Protocatechuic Acid Suppresses Lipid Uptake and Synthesis through the PPARγ Pathway in High-Fat Diet-Induced NAFLD Mice

Abstract

Nonalcoholic fatty liver disease (NAFLD) has become one of the most concerning health problems in the world. Dietary intervention is an effective way to prevent and improve NAFLD. As one of the main metabolites of anthocyanins, protocatechuic acid (PCA) exhibited strong activity to improve NAFLD, but the specific mechanism remains unclear. Currently, proteomics has been used to identify that PCA treatment could significantly influence the expression of 224 proteins, including 89 downregulated proteins and 135 upregulated proteins. KEGG analysis showed that PCA obviously inhibited the peroxisome proliferator-activated receptor (PPAR) signaling pathway.

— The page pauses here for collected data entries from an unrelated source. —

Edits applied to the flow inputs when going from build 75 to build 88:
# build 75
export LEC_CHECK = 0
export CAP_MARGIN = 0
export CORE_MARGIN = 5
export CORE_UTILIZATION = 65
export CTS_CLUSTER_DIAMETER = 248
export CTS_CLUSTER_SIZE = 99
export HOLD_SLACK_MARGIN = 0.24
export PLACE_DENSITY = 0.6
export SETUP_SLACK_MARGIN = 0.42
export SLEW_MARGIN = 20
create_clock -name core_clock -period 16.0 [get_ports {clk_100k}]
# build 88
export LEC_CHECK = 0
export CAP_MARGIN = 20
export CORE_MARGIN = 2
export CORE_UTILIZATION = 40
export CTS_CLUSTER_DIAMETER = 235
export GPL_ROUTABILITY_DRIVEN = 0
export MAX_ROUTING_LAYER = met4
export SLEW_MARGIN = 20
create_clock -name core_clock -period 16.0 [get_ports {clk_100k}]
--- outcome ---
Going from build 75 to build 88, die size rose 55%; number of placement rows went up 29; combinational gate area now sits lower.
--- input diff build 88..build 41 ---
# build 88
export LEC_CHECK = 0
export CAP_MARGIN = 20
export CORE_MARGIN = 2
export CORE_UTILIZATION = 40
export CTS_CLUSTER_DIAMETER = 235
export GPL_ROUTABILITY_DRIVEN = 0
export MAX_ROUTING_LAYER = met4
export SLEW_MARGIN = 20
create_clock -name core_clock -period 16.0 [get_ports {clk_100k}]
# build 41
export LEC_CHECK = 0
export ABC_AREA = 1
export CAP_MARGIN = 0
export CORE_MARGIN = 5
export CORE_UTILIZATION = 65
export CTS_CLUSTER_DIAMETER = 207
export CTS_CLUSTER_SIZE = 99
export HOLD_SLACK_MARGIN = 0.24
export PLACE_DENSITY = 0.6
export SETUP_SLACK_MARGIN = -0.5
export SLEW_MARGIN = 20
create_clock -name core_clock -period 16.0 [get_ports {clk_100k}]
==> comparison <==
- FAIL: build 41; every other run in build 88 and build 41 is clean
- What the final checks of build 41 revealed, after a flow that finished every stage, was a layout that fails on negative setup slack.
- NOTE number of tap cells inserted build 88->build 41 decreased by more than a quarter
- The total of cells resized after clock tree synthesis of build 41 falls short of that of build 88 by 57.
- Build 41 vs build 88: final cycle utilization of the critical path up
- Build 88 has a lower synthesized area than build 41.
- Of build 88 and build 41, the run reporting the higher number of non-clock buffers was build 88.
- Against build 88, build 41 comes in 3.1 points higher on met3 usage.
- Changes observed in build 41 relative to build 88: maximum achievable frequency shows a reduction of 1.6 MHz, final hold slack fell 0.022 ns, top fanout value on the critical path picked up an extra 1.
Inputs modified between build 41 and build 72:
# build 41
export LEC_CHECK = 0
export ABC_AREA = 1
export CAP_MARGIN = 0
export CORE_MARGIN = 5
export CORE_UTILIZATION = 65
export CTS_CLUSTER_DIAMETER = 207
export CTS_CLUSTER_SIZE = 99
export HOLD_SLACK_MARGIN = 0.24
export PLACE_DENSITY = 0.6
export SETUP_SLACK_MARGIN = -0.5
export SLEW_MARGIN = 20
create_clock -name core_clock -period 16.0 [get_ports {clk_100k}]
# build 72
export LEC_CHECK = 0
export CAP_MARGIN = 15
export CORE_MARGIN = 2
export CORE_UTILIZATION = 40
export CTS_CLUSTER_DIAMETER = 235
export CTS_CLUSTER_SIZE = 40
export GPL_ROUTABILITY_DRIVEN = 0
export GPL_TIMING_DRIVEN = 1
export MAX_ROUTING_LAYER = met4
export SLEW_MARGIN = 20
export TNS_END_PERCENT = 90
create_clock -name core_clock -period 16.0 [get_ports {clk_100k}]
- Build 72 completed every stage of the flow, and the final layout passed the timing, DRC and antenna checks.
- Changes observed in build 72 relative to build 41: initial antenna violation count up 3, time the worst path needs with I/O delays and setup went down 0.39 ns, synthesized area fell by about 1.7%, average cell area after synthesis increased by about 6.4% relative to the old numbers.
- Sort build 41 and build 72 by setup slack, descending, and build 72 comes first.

Immunofluorescence and Western blot analyses further confirmed that PCA repressed the protein expression of PPARγ and subsequently inhibited the expression of free fatty acid (FFA) uptake proteins (CD36 and FABP2) and FFA synthesis proteins (ACC and FASN), respectively. These effects of PCA contributed to the inhibitory activity of excessive lipid accumulation in the liver. Our results highlighted that PCA could effectively alleviate high-fat diet-induced (HFD) NAFLD by inhibiting lipid absorption and synthesis through the PPARγ signaling pathway.